== YOUR TASK ==
Repeat exactly the lines of the entries below from the one with "antenna cells: 0" through the one with "initial violations: 109", both ends included, and nothing else.

== SUPPLIED MATERIAL ==
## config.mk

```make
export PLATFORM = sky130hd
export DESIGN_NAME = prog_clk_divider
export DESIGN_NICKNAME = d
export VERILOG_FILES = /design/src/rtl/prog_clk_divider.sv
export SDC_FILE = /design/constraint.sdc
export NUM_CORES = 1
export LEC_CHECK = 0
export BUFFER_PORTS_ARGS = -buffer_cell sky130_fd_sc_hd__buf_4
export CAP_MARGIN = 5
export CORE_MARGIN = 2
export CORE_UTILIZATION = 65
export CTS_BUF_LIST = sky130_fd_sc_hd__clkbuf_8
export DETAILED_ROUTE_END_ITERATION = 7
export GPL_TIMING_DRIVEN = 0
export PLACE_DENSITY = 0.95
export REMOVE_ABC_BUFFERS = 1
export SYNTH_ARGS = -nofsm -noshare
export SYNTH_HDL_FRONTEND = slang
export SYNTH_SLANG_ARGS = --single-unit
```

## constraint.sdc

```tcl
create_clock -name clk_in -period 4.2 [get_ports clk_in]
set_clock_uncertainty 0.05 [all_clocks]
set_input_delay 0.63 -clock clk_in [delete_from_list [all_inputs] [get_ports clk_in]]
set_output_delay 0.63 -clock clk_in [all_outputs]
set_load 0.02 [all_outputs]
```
...
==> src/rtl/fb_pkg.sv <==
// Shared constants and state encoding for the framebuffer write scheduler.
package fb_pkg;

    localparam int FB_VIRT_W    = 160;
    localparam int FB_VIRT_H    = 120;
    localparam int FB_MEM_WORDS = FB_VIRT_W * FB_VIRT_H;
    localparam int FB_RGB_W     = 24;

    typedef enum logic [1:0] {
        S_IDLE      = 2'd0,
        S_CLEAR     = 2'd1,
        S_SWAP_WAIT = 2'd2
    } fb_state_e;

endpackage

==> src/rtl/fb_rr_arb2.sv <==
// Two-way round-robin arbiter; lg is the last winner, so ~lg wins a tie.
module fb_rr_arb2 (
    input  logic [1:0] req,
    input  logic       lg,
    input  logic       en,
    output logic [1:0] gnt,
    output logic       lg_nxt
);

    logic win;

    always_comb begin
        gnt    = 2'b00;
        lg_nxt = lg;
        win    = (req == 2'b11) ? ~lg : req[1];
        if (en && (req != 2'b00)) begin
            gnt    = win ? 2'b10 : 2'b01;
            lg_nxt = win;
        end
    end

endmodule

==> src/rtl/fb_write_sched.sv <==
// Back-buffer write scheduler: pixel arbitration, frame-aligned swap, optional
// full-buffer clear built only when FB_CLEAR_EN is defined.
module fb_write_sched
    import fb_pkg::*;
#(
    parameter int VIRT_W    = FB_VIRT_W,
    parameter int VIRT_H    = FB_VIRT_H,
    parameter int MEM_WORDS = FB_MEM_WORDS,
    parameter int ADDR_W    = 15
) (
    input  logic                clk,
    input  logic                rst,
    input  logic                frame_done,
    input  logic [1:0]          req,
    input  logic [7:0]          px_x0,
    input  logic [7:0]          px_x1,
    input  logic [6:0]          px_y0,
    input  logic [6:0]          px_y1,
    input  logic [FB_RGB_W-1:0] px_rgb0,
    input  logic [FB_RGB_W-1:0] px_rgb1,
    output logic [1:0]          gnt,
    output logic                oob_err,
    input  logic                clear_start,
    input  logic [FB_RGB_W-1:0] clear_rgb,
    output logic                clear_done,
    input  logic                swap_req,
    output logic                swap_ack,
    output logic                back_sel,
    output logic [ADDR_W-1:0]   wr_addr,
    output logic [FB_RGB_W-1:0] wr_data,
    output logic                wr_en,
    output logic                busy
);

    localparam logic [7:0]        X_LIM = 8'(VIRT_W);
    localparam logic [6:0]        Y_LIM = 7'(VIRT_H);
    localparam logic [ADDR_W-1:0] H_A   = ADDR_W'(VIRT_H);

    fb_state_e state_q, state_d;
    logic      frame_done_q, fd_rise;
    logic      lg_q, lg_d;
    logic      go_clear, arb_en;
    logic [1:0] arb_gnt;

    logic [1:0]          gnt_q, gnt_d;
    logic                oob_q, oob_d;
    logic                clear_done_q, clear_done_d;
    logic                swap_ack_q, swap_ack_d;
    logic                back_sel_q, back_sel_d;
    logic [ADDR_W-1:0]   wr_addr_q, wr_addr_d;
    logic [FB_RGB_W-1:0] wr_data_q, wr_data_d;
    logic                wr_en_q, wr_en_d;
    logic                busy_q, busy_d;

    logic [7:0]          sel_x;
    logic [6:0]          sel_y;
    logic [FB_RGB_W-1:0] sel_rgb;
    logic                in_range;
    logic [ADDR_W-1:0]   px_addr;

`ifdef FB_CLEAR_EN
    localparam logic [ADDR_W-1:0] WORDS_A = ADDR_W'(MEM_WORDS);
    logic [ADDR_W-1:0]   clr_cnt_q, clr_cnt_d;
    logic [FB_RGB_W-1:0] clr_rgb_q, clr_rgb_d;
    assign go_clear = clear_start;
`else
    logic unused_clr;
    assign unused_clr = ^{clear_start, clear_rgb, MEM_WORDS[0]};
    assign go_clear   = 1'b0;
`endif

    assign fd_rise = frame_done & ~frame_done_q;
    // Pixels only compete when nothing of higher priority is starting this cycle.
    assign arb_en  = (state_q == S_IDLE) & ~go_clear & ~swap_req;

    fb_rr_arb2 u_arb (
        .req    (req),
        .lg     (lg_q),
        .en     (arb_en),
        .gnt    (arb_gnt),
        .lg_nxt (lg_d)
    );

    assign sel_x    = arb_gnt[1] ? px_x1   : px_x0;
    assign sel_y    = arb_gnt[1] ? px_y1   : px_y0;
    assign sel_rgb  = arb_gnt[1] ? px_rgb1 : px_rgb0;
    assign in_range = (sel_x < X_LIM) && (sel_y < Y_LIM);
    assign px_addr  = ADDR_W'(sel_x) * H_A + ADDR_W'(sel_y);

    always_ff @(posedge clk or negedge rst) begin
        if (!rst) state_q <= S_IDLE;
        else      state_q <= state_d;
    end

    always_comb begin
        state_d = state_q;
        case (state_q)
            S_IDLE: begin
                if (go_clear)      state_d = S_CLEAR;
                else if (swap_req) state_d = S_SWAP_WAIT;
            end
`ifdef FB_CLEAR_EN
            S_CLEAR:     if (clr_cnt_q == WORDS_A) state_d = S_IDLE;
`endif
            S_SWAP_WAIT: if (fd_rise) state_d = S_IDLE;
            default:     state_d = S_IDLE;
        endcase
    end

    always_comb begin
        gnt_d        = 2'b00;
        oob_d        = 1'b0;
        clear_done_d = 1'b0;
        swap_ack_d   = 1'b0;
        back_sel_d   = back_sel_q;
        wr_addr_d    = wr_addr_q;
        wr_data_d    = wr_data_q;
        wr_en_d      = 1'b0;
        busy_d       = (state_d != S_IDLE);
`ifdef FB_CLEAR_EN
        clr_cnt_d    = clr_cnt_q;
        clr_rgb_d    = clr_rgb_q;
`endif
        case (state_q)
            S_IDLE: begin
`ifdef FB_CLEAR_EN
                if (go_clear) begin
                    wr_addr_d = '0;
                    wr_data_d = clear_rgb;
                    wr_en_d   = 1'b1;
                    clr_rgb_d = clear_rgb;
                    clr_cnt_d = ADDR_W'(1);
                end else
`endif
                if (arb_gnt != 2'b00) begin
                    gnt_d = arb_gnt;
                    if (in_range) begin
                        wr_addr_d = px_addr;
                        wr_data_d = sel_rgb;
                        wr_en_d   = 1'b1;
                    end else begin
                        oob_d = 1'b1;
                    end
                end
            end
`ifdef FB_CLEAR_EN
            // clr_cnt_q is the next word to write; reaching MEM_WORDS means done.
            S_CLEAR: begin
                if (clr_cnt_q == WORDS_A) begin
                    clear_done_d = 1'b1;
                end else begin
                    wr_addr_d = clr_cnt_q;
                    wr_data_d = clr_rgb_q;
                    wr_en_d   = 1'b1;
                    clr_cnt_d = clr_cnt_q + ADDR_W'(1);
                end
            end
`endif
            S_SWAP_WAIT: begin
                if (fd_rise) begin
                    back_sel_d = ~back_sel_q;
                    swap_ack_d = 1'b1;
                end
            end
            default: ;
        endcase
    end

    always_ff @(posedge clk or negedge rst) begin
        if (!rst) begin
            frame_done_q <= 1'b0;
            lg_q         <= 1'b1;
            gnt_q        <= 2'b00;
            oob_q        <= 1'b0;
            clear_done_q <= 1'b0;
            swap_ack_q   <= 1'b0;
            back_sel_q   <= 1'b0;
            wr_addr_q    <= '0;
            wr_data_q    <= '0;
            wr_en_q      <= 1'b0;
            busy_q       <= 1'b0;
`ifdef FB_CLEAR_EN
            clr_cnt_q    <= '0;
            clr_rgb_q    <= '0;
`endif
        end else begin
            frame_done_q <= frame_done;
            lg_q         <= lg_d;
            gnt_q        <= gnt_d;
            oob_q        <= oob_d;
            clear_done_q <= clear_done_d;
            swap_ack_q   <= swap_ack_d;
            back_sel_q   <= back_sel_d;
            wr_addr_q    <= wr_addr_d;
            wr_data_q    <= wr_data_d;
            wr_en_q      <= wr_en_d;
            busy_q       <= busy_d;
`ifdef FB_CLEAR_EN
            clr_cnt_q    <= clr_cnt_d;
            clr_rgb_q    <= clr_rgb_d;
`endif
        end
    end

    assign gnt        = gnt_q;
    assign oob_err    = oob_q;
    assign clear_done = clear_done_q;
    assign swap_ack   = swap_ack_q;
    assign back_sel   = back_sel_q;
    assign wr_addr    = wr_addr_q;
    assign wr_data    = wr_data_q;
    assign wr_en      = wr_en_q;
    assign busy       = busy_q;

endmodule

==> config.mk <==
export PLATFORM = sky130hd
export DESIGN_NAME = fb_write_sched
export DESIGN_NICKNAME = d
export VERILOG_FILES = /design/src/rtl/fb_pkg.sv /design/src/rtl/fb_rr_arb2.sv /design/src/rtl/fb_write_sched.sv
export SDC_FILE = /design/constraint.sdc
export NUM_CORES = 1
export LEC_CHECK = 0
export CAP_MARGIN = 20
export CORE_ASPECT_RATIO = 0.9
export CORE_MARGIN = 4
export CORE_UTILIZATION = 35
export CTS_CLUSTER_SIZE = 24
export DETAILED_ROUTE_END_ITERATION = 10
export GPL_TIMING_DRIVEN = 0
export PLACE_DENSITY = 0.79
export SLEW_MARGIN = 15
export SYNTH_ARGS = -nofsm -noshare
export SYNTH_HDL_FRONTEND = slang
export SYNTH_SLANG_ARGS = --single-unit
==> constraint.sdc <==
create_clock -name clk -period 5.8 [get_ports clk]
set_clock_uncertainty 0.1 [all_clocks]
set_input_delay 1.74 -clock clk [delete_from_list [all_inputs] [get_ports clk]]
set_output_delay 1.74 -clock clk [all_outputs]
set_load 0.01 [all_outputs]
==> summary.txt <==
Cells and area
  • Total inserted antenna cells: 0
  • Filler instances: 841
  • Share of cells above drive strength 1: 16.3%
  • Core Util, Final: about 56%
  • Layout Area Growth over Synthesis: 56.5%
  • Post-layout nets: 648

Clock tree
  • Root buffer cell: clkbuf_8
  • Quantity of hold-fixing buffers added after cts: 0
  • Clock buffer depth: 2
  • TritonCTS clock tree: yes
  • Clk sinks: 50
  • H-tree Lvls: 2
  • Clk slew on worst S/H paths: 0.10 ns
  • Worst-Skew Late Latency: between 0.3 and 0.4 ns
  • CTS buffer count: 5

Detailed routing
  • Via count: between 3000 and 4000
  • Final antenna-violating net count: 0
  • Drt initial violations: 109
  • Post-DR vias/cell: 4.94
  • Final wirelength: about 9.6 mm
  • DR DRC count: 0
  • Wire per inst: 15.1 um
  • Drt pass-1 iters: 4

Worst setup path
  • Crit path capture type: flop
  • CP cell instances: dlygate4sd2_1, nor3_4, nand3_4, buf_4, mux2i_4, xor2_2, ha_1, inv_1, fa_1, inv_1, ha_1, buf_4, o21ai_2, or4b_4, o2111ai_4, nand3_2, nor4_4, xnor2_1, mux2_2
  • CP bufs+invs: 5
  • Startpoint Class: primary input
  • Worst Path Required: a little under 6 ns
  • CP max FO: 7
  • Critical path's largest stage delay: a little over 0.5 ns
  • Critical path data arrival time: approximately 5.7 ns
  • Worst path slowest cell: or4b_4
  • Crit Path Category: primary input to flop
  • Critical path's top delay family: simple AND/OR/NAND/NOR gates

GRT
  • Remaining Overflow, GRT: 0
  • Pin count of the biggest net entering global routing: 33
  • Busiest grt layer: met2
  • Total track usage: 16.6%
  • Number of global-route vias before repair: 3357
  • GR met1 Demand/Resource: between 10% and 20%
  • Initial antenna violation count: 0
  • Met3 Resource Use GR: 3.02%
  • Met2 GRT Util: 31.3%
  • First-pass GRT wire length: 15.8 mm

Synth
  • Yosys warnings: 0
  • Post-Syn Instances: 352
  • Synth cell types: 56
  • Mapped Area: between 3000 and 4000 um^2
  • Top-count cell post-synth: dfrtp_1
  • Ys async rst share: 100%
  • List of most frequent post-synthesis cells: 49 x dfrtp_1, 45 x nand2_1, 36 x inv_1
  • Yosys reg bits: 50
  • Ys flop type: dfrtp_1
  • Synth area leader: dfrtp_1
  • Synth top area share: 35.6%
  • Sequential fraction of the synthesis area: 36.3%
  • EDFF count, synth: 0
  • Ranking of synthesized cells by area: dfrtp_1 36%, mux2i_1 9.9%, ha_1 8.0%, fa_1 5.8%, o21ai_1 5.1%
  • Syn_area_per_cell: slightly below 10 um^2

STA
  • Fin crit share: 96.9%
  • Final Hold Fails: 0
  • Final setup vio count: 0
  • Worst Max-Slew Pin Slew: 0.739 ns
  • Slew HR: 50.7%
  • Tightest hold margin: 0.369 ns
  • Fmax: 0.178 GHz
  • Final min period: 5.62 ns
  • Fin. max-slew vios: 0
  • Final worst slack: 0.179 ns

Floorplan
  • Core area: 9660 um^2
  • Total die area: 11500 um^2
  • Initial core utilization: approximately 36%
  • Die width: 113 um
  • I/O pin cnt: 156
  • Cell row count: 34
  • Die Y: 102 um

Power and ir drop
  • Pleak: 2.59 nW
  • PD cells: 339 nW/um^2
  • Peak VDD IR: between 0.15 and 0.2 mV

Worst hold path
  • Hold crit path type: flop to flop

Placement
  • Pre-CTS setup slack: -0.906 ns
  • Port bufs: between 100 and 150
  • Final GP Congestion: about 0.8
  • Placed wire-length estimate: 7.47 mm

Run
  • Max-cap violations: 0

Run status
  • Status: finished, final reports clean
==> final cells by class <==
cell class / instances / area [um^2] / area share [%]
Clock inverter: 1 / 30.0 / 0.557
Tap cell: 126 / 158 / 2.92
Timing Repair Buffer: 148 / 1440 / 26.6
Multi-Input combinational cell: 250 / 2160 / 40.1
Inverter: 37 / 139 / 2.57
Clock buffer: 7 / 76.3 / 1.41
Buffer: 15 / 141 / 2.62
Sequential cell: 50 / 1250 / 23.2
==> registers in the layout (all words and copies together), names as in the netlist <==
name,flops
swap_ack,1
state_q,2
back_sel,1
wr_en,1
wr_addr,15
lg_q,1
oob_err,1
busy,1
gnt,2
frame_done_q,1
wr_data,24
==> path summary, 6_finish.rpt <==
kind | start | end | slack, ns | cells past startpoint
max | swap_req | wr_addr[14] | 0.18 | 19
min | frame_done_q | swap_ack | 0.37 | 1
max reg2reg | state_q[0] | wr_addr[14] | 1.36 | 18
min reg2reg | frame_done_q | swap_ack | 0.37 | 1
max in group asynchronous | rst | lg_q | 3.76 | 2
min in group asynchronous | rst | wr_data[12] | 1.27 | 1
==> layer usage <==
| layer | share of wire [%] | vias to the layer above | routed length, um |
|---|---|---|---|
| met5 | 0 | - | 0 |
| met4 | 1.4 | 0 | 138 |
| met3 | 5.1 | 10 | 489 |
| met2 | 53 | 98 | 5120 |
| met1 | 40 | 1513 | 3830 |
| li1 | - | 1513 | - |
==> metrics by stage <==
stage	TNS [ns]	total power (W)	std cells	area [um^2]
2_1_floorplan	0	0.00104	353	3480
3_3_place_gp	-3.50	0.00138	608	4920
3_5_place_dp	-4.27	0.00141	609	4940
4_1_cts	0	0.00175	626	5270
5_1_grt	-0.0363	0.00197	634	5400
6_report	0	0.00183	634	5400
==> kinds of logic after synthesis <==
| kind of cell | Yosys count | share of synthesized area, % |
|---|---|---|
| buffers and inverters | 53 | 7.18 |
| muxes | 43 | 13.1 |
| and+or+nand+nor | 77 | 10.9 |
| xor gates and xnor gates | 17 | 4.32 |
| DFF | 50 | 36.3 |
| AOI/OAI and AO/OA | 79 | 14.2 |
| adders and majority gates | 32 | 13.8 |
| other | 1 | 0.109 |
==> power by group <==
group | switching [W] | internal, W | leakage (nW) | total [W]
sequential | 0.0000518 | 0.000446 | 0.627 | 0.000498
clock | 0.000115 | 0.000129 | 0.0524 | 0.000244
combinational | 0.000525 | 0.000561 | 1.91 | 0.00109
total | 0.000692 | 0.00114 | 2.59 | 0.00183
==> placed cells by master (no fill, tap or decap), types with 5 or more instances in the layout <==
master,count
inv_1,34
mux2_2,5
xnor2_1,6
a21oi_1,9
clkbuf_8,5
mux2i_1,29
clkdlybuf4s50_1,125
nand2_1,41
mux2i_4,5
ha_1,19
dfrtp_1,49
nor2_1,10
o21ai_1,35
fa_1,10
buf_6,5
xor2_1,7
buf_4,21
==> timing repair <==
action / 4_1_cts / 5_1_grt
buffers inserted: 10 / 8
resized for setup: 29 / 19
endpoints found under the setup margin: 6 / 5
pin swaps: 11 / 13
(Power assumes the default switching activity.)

== EXERCISE SOLUTION ==
  • Total inserted antenna cells: 0
  • Filler instances: 841
  • Share of cells above drive strength 1: 16.3%
  • Core Util, Final: about 56%
  • Layout Area Growth over Synthesis: 56.5%
  • Post-layout nets: 648

Clock tree
  • Root buffer cell: clkbuf_8
  • Quantity of hold-fixing buffers added after cts: 0
  • Clock buffer depth: 2
  • TritonCTS clock tree: yes
  • Clk sinks: 50
  • H-tree Lvls: 2
  • Clk slew on worst S/H paths: 0.10 ns
  • Worst-Skew Late Latency: between 0.3 and 0.4 ns
  • CTS buffer count: 5

Detailed routing
  • Via count: between 3000 and 4000
  • Final antenna-violating net count: 0
  • Drt initial violations: 109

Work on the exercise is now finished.